Published online by Cambridge University Press: 26 April 2006
Averaged equations governing the motion of equal rigid spheres suspended in a potential flow are derived from the equation for the probability distribution. A distinctive feature of this work is the derivation of the disperse-phase momentum equation by averaging the particle equation of motion directly, rather than the microscopic equation for the particle material. This approach is more flexible than the usual one and leads to a simpler and more fundamental description of the particle phase. The model is closed in a systematic way (i.e. with no ad hoc assumptions) in the dilute limit and in the linear limit.

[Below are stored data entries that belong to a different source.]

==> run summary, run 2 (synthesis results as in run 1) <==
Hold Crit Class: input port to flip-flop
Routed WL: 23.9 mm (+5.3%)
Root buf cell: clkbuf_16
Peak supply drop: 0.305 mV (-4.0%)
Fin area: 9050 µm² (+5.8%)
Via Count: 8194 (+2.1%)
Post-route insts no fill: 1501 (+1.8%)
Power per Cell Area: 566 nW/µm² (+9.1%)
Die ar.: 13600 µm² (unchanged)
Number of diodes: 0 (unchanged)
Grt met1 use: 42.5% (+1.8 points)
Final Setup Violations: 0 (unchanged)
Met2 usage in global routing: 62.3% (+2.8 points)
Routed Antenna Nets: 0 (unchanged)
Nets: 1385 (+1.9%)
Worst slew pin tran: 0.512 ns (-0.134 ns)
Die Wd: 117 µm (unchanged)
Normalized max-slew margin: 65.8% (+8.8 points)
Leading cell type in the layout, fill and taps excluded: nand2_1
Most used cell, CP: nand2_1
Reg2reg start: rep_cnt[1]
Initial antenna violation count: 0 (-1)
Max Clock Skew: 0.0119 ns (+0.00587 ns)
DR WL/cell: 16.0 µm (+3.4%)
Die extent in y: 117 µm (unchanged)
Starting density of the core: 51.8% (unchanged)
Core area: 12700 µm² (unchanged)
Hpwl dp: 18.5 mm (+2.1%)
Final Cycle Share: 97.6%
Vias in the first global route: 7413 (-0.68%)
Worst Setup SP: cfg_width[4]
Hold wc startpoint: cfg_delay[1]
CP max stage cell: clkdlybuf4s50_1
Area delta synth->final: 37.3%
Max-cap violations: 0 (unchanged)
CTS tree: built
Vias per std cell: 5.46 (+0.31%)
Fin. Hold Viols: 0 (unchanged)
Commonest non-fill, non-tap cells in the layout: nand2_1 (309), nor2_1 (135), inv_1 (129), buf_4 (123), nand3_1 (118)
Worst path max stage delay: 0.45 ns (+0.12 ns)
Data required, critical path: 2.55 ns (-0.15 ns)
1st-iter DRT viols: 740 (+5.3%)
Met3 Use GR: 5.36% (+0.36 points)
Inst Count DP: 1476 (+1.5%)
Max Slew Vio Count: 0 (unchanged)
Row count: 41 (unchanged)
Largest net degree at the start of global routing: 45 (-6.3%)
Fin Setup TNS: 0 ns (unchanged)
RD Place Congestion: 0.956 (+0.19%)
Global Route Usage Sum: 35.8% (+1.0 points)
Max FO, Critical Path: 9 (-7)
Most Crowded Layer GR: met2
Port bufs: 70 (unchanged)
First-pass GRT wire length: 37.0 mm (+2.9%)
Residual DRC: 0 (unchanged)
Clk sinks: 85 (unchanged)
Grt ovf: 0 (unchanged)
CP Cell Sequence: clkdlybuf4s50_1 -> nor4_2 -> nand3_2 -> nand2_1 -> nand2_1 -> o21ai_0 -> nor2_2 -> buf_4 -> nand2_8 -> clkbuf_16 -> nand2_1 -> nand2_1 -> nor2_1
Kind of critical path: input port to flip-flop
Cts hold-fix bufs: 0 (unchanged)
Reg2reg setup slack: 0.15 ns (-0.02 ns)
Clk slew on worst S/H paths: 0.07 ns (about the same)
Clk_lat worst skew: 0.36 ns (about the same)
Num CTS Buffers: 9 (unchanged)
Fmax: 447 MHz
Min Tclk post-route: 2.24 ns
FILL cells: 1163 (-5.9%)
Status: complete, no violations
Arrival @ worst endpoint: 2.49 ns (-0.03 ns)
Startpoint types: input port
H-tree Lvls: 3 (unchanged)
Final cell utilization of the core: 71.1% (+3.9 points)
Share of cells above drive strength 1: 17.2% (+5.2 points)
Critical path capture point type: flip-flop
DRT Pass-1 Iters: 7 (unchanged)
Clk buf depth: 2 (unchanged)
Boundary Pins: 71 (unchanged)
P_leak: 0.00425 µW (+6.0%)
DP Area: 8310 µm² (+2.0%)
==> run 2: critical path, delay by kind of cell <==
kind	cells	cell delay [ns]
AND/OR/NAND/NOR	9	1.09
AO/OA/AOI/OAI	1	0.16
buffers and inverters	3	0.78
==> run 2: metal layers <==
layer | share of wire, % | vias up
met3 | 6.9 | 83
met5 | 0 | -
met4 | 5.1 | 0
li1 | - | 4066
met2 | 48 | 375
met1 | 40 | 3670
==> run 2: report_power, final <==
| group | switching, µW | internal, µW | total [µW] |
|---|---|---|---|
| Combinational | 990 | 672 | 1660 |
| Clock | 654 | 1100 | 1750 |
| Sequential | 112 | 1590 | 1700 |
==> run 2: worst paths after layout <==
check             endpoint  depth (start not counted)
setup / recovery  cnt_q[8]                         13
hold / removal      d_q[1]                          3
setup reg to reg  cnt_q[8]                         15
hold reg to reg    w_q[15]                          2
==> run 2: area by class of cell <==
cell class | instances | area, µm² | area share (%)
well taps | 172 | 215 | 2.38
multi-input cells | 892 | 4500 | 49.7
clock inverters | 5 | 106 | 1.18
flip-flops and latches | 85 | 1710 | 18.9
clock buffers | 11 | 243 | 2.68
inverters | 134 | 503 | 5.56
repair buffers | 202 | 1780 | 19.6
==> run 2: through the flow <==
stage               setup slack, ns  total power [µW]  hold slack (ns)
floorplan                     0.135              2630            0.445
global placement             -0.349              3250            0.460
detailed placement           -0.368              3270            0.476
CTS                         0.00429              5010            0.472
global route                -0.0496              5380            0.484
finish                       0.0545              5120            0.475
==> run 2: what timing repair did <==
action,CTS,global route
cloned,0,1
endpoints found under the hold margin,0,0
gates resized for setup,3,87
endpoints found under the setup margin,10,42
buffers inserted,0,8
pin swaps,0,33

One of the closure quantities is related to the difference between the gradient of the average pressure and the average pressure gradient, a well-known problem in the widely used two-fluid engineering models. The present result for this quantity leads to the introduction of a modified added mass coefficient (related to Wallis's ‘exertia’) that remains very nearly constant with changes in the volume fraction and densities of the phases. Statistics of this coefficient are provided and exhibit a rather strong variability of up to 20% among different numerical simulations. A detailed comparison of the present results with those of other investigators is given in § 10.
As a further illustration of the flexibility of the techniques developed in the paper, in Appendix C they are applied to the calculation of the so-called ‘particle stress’ tensor. This derivation is considerably simpler than others available in the literature.